In the following we work with the IMDB data, have a look on [how to read it in](read_imdb.ipynb). Here we just read the ready data in.

# IMDB data

* Movie review sentiment positive/negative
* Some 25,000 examples, 50:50 split
* Current state-of-the-art is about 95% accuracy


In [1]:
%tensorflow_version 1.x
# to run with old tf with which the code was made
# The default version of TensorFlow in Colab will switch to TensorFlow 2.x on the 27th of March, 2020.

TensorFlow 1.x selected.


In [4]:
!wget https://raw.githubusercontent.com/TurkuNLP/Deep_Learning_in_LangTech_course/master/data/imdb_train.json

--2020-04-06 13:26:07--  https://raw.githubusercontent.com/TurkuNLP/Deep_Learning_in_LangTech_course/master/data/imdb_train.json
Resolving raw.githubusercontent.com (raw.githubusercontent.com)... 151.101.0.133, 151.101.64.133, 151.101.128.133, ...
Connecting to raw.githubusercontent.com (raw.githubusercontent.com)|151.101.0.133|:443... connected.
HTTP request sent, awaiting response... 200 OK
Length: 33944099 (32M) [text/plain]
Saving to: ‘imdb_train.json.1’


2020-04-06 13:26:07 (165 MB/s) - ‘imdb_train.json.1’ saved [33944099/33944099]



In [5]:
import json
import random
with open("imdb_train.json") as f:
    data=json.load(f)
random.shuffle(data) #play it safe!
# # Tärkeää, koska järjestys vaikuttaa malleihin! --> jos luokka 1 ekana, 
# mallia opetetaan aluksi sillä, eikä tasaisesti kaikilla jne.
print(data[0]) #Every item is a dictionary with `text` and `class` keys, here's the first one:

{'class': 'neg', 'text': "......in a horror movie that is.
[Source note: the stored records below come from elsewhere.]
$ cat src/hdl/arb_pkg.sv
// Shared types for the two-class arbiter, imported by the RTL modules and the properties module
package arb_pkg;

    // Hold FSM used by both the urgent and the normal arbiter
    //   RESET  one cycle after srst, no grant
    //   GRANT  free to pick a new client
    //   HOLD   replay the registered grant until the held client acks
    typedef enum logic [1:0] {
        RESET,
        GRANT,
        HOLD
    } arb_state_t;

    // Which class currently owns the shared resource
    // FREE means neither arbiter holds a multi-cycle grant
    typedef enum logic [1:0] {
        FREE,
        OWN_PRIO,
        OWN_RR
    } owner_t;

    // Binary client index
    // 8 bits covers up to 256 clients
    typedef logic [7:0] client_idx_t;

endpackage : arb_pkg

$ cat src/hdl/arb_class_combine.sv
// Class combiner that enables one arbiter at a time, tracks the owning class and merges the grants
module arb_class_combine
    import arb_pkg::*;
#(
    parameter int N = 4
) (
    input  logic         clk,
    input  logic         srst,
    input  logic         en,
    input  logic [N-1:0] req_urgent,
    input  logic [N-1:0] ack,
    input  logic [N-1:0] prio_grant,
    input  client_idx_t  prio_sel,
    input  logic [N-1:0] rr_grant,
    input  client_idx_t  rr_sel,
    output logic         en_prio,
    output logic         en_rr,
    output logic [N-1:0] grant,
    output client_idx_t  sel,
    output logic         urgent
);
    owner_t owner_r;
    owner_t owner_nxt;

    logic urgent_pending;
    logic prio_active;
    logic rr_active;
    logic prio_acked;
    logic rr_acked;

    assign urgent_pending = |req_urgent;
    assign prio_active    = |prio_grant;
    assign rr_active      = |rr_grant;
    assign prio_acked     = |(prio_grant & ack);
    assign rr_acked       = |(rr_grant & ack);

    // Urgent class is blocked only by a held normal grant
    assign en_prio = en && (owner_r != OWN_RR);
    // Normal class yields to any pending urgent request and to a held urgent grant
    assign en_rr   = en && (owner_r != OWN_PRIO) && !urgent_pending;

    always_comb begin
        owner_nxt = owner_r;
        case (owner_r)
            FREE: begin
                if (prio_active && !prio_acked) begin
                    owner_nxt = OWN_PRIO;
                end else if (rr_active && !rr_acked) begin
                    owner_nxt = OWN_RR;
                end
            end
            OWN_PRIO: begin
                if (prio_acked) begin
                    owner_nxt = FREE;
                end
            end
            OWN_RR: begin
                if (rr_acked) begin
                    owner_nxt = FREE;
                end
            end
            default: begin
                owner_nxt = FREE;
            end
        endcase
    end

    always_ff @(posedge clk) begin
        if (srst) begin
            owner_r <= FREE;
        end else begin
            owner_r <= owner_nxt;
        end
    end

    // The enables keep the two grants exclusive, so OR is enough
    assign grant  = prio_grant | rr_grant;
    assign urgent = prio_active;

    always_comb begin
        if (prio_active) begin
            sel = prio_sel;
        end else if (rr_active) begin
            sel = rr_sel;
        end else begin
            sel = '0;
        end
    end

endmodule : arb_class_combine

$ cat config.mk
export PLATFORM = sky130hd
export DESIGN_NAME = arb_class_combine
export DESIGN_NICKNAME = d
export VERILOG_FILES = /design/src/hdl/arb_pkg.sv /design/src/hdl/arb_class_combine.sv
export SDC_FILE = /design/constraint.sdc
export NUM_CORES = 1
export LEC_CHECK = 0
export BUFFER_PORTS_ARGS = -buffer_cell sky130_fd_sc_hd__buf_2
export CELL_PAD_IN_SITES_DETAIL_PLACEMENT = 1
export CELL_PAD_IN_SITES_GLOBAL_PLACEMENT = 1
export CORE_MARGIN = 2
export CORE_UTILIZATION = 14
export CTS_BUF_LIST = sky130_fd_sc_hd__clkbuf_8
export CTS_CLUSTER_SIZE = 10
export DETAILED_ROUTE_END_ITERATION = 8
export PLACE_DENSITY = 0.82
export SKIP_LAST_GASP = 1
export SYNTH_ARGS = -nofsm -noshare
export SYNTH_HDL_FRONTEND = slang
export SYNTH_SLANG_ARGS = --single-unit
export TNS_END_PERCENT = 50
$ cat constraint.sdc
create_clock -name clk -period 1.45 [get_ports clk]
set_clock_uncertainty 0.2 [all_clocks]
set_input_delay 0.0725 -clock clk [delete_from_list [all_inputs] [get_ports clk]]
set_output_delay 0.0725 -clock clk [all_outputs]
set_load 0.1 [all_outputs]
Word level (Yosys, flattened, before mapping)

Index checks and enable logic that the tools add are counted.

Register bits after elaboration: 2
Bits in latches: 0
RAM bits: 0
Memory bits (read-only): 0
Input bits: 35
Word-level logic and storage cells: 33
Memories kept: 0

Add/sub/neg operators: 0
$mul: 0
Div/mod/pow operators: 0
Magnitude comparators: 0
Equality and inequality tests: 7
Shift operators: 0
Muxes and demuxes: 7
Bitwise gates (word level): 3
Reductions and logical operators: 15

Operators with widths:

| kind                 | number |
|---|---|
| $reduce_or A4 Y1     | 5 |
| $mux W8              | 2 |
| $and A4 B4 Y4        | 2 |
| $mux W2              | 4 |
| $ne A2 B2 Y1 const B | 3 |
| $pmux W2 S3          | 1 |
| $logic_and A1 B1 Y1  | 5 |
| $or A4 B4 Y4         | 1 |
| $logic_not A1 Y1     | 3 |
| $ne A3 B3 Y1 const B | 1 |
| $reduce_and A3 Y1    | 1 |
| $eq A2 B1 Y1 const B | 1 |
| $eq A2 B2 Y1 const B | 1 |
| $logic_not A2 Y1     | 1 |
| $ne A2 B1 Y1 const B | 1 |

Depth between registers and ports, before layout

Word-level depth: 7
Gate-level depth with buffers: 4

Worst setup path before layout

OpenSTA, ideal clock, no wires.

Path type: register to output
Start: reg owner_r[0]
End: out en_prio
Data arrival time: 2.563 ns
Required time: 1.178 ns
Setup slack: -1.385 ns
Cell stages (with the launch flop): 3
Path through: dfxtp_1 -> inv_1 -> a21boi_0

Word-level cells in the longest chain between the ends: 2

RTL lines:

| item                   | line                    | text |
|---|---|---|
| start, declared        | arb_class_combine.sv:22 | `owner_t owner_r;` |
| start signal, assigned | arb_class_combine.sv:72 | `owner_r <= owner_nxt;` |
| $ne A2 B2 Y1           | arb_class_combine.sv:38 | `assign en_prio = en && (owner_r != OWN_RR);` |
| $logic_and A1 B1 Y1    | arb_class_combine.sv:38 |  |
| end, declared          | arb_class_combine.sv:16 | `output logic en_prio,` |

Every way passes these cells.

Final worst setup path

Start: in prio_grant[2]
End: out sel[1]

Word-level cells in the longest chain between the ends: 2

RTL lines:

| item             | line                    | text |
|---|---|---|
| start, declared  | arb_class_combine.sv:12 | `input logic [N-1:0] prio_grant,` |
| $reduce_or A4 Y1 | arb_class_combine.sv:32 | `assign prio_active = \|prio_grant;` |
| $mux W8          | arb_class_combine.sv:81 | `if (prio_active) begin` |
| end, declared    | arb_class_combine.sv:19 | `output client_idx_t sel,` |

Every way passes these cells.

==> insert_results.sql <==
INSERT INTO impl_metrics (metric_group, metric, value, unit) VALUES
('sta', 'rsz0062_at_grt', 'true', ''),
('route', 'drt-total-wl', '1560', 'um'),
('floorplan', 'fp.coreArea', '1780', 'um2'),
('finish', 'fillerInstances', '209', ''),
('logic_synthesis', 'synth_warnings', '0', ''),
('logic_synthesis', 'postSynthRegisterBits', '2', ''),
('global_routing', 'first_global_vias', '603', ''),
('critical_path', 'cpMaxStageDelayCell', 'or4_4', ''),
('placed_design', 'placedInstanceArea', '831', 'um2'),
('floorplan', 'die_w', '48.0', 'um'),
('finish', 'most_common_cell_after_layout_fill_and_taps_aside', 'buf_2', ''),
('sta', 'setup_viol', '9', ''),
('pwr', 'power_frac_comb', '0.591', ''),
('sta', 'timing.final.hold_violations', '0', ''),
('critical_path', 'cp-start-kind', 'input port', ''),
('run_status', 'violated_checks', 'setup timing', ''),
('logic_synthesis', 'syn-num-nets', '68', ''),
('pwr', 'p_total', '0.706', 'mW'),
('clock_network', 'cts_made_buffers', '3', ''),
('logic_synthesis', 'post_synth_num_cell_types', '19', ''),
('placed_design', 'hpwlAfterDp', '1370', 'um'),
('logic_synthesis', 'synthesized_area_per_cell', '8.23', 'um2'),
('finish', 'antenna_cells_inserted', '0', ''),
('clock_network', 'cts-root-to-sink-buffers', '2', ''),
('placed_design', 'preCtsSetupSlack', '-162', 'ps'),
('pwr', 'power.share.switching', '0.433', ''),
('floorplan', 'design.die.area', '2310', 'um2'),
('finish', 'regMostFlops', 'owner_r', ''),
('pwr', 'irDropWorstVdd', '501', 'uV'),
('finish', 'reg_top3', 'owner_r: 2 flops', ''),
('critical_path', 'critPathArrivalTime', '1340', 'ps'),
('critical_path', 'slowest_delay', '570', 'ps'),
('critical_path', 'critPathCaptureType', 'output pin', ''),
('sta', 'report.final.slew_viol_count', '0', ''),
('pwr', 'switching_power', '0.306', 'mW'),
('clock_network', 'cts_sinks', '2', ''),
('critical_path', 'path_max_fanout', '11', ''),
('pwr', 'power.density_cell_area', '791', 'nW/um2'),
('pwr', 'seqPwrFrac', '0.090', ''),
('critical_path', 'worst_path_depth', '5', ''),
('finish', 'mostFrequentLayoutCells', 'buf_2, buf_12, a22o_4, or2_2', ''),
('sta', 'timing_worst_slew_pin_value', '489', 'ps'),
('pwr', 'cellLeakagePower', '0.431', 'nW'),
('sta', 'setup-tns-final', '-1290', 'ps'),
('route', 'drc_violation_count_after_routing', '0', ''),
('sta', 'timing.slew.headroom', '0.676', ''),
('finish', 'nets', '128', ''),
('hold_path', 'hold_path_depth', '4', ''),
('floorplan', 'floorplan.initialDensity', '0.152', ''),
('global_routing', 'antenna_found_initial', '0', ''),
('pwr', 'clock_power_share', '0.319', ''),
('sta', 'timing.final.crit_period', '1610', 'ps'),
('run_status', 'status', 'complete, but fails checks', ''),
('finish', 'multi_input_area', '294', 'um2'),
('finish', 'largest_reg_flops', '2', ''),
('finish', 'sequential_cell_area', '40.0', 'um2'),
('clock_network', 'root_buffer', 'clkbuf_8', ''),
('route', 'drt_pre_antenna_iters', '4', ''),
('global_routing', 'grtUsageTotal', '0.150', ''),
('critical_path', 'r2r_cells', '3', ''),
('global_routing', 'first_pass_grt_wire_length', '2290', 'um'),
('clock_network', 'cts_tree', 'built', ''),
('route', 'routed_wire_length_per_instance', '13.4', 'um'),
('critical_path', 'crit_chain', 'buf_2 > or4_4 > buf_12 > a22o_4 > buf_12', ''),
('logic_synthesis', 'synth-seq-area-share', '0.147', ''),
('sta', 'portion_of_the_clock_cycle_consumed_by_the_worst_path_in_the_final_layout', '1.11', ''),
('floorplan', 'design.portCount', '50', ''),
('logic_synthesis', 'post_synth_instance_area', '272', 'um2'),
('sta', 'worst_slack', '-160', 'ps'),
('job', 'max-cap-violations', '0', ''),
('route', 'drt_iter0_drc', '11', '');
[cell usage after synthesis]
cell type  number  area (um2)
nand3_1         1        5.00
nor2_4          1        11.3
nor3_1          2        10.0
a21oi_1         1        5.00
nor4_1          1        6.26
nor2_1          1        3.75
o2111a_1        1        11.3
dfxtp_1         2        40.0
nand2_1         1        3.75
a22o_1          8        70.1
nand2b_1        1        6.26
a21boi_0        1        7.51
or2_2           4        25.0
a222oi_1        2        20.0
and4_1          1        8.76
a211oi_1        1        7.51
inv_1           2        7.51
or4_4           1        11.3
buf_6           1        11.3
[kinds of logic (layout without fill, tap and decap cells)]
kind of cell	Yosys count	after routing	synth area share
AOI/OAI and AO/OA	14	14	0.447
and+or+nand+nor	14	14	0.336
buffers and inverters	3	61	0.0691
DFF	2	2	0.147
[final cells by class]
cell class	instances	area share
inverters	2	0.00842
clock buffers	3	0.0463
repair buffers	56	0.536
multi-input cells	28	0.330
well taps	25	0.0351
flip-flops and latches	2	0.0449
[power by group through the flow]
stage               sequential, mW  combinational, mW  clock (mW)
floorplan                   0.0627              0.254           0
global placement            0.0638              0.407           0
detailed placement          0.0637              0.415           0
CTS                         0.0632              0.420       0.233
global route                0.0637              0.433       0.238
finish                      0.0634              0.417       0.225
[metal layers]
metal / track usage / part of all wire / vias up
met3: 0.0528 / 0.096 / 2
met2: 0.307 / 0.57 / 35
met4: 0.0865 / 0.012 / 0
met5: 0 / 0 / -
met1: 0.115 / 0.33 / 243
li1: - / - / 255
[worst reg2reg max path, delay by kind of cell, from the launching register on]
kind / cells / cell delay (ps)
compound gates: 1 / 200
flops: 1 / 350
simple gates: 2 / 270
[timing repair]
| action | in CTS | in global routing |
|---|---|---|
| hold buffers | 2 | 0 |
| setup endpoints to repair | 9 | 9 |
| endpoints found under the hold margin | 1 | 0 |
| resized for setup | 0 | 0 |
[path summary, 6_finish.rpt]
check                startpoint         end  slack (ps)
setup reg to reg     owner_r[1]  owner_r[1]         310
hold reg to reg      owner_r[0]  owner_r[0]         330
setup / recovery  prio_grant[2]      sel[1]        -160
hold / removal           ack[2]  owner_r[0]           8
[stage by stage]
step	utilization	cells	hold WS (ps)
2_1_floorplan	-	33	-49.5
3_3_place_gp	0.466	111	59.9
3_5_place_dp	0.466	111	67.2
4_1_cts	0.500	116	12.4
5_1_grt	0.500	116	47.4
6_report	0.500	116	8.25
Note: power is estimated with default switching activity, not from simulation.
Alright first off , lets start with Kate. Her main goals include getting laid by George Clooney, looking good and last but not least screwing everyone over. Gotta love her. She had about 3 amazingly good chances to finish off this sicko but ..... instead she ran. I mean she didn't wanna bring Guy out for 10 minutes and when she did it was too late. I mean the guy tried to rape her. I cant get into these movies where the main character is a sad idiot. I mean who honestly would have any sympathy for a guy who finishes off everyone she has meet in a night. The movie kept going on. And as a result lost all its credibility."}


To learn on this data, we will need a few steps:

* Build a data matrix with dimensionality (number of examples, number of possible features), and a value for each feature, 0/1 for binary features
* Build a class label matrix (number of examples, number of classes) with the correct labels for the examples, setting 1 for the correct class, and 0 for others

It is quite useless to do all this ourselves, so we will use ready-made classes and functions mostly from scikit

In [6]:
# We need to gather the texts, into a list
texts=[one_example["text"] for one_example in data] # features
labels=[one_example["class"] for one_example in data]
print(texts[:2])
print(labels[:2])

["......in a horror movie that is. Alright first off , lets start with Kate. Her main goals include getting laid by George Clooney, looking good and last but not least screwing everyone over. Gotta love her. She had about 3 amazingly good chances to finish off this sicko but ..... instead she ran. I mean she didn't wanna bring Guy out for 10 minutes and when she did it was too late. I mean the guy tried to rape her. I cant get into these movies where the main character is a sad idiot. I mean who honestly would have any sympathy for a guy who finishes off everyone she has meet in a night. The movie kept going on. And as a result lost all its credibility.", 'Some moron who read or saw some reference to angels coming to Earth, decided to disregard what he\'d heard about the offspring of humans and angels being larger than normal humans. Reinventing them as mythical giants that were 40 feet tall, is beyond ridiculous. There was some historical references to housing and furniture in parts o

In [7]:
# prepare data for bag of words: sanat featureiksi, jotka on vektoreissa
# Kaikkien tekstien sanat poimitaan erikseen ja sille annetaan arvo vektoriin esiintyyko
# se tekstissa. Tsekkaa CountVectorizer:in dokumentointi 

from sklearn.feature_extraction.text import CountVectorizer

vectorizer=CountVectorizer(max_features=100000,binary=True,ngram_range=(1,1))
feature_matrix=vectorizer.fit_transform(texts)
print("shape=",feature_matrix.shape)


shape= (25000, 74849)


In [0]:
# print(feature_matrix[1])

Now we have the feature matrix done! Next thing we need is the class labels to be predicted in one-hot encoding. This means:

* one row for every example
* one column for every possible class label
* exactly one column has 1 for every example, corresponding to the desired class

In [8]:
from sklearn.preprocessing import LabelEncoder

label_encoder=LabelEncoder() #Turns class labels into integers
class_numbers=label_encoder.fit_transform(labels)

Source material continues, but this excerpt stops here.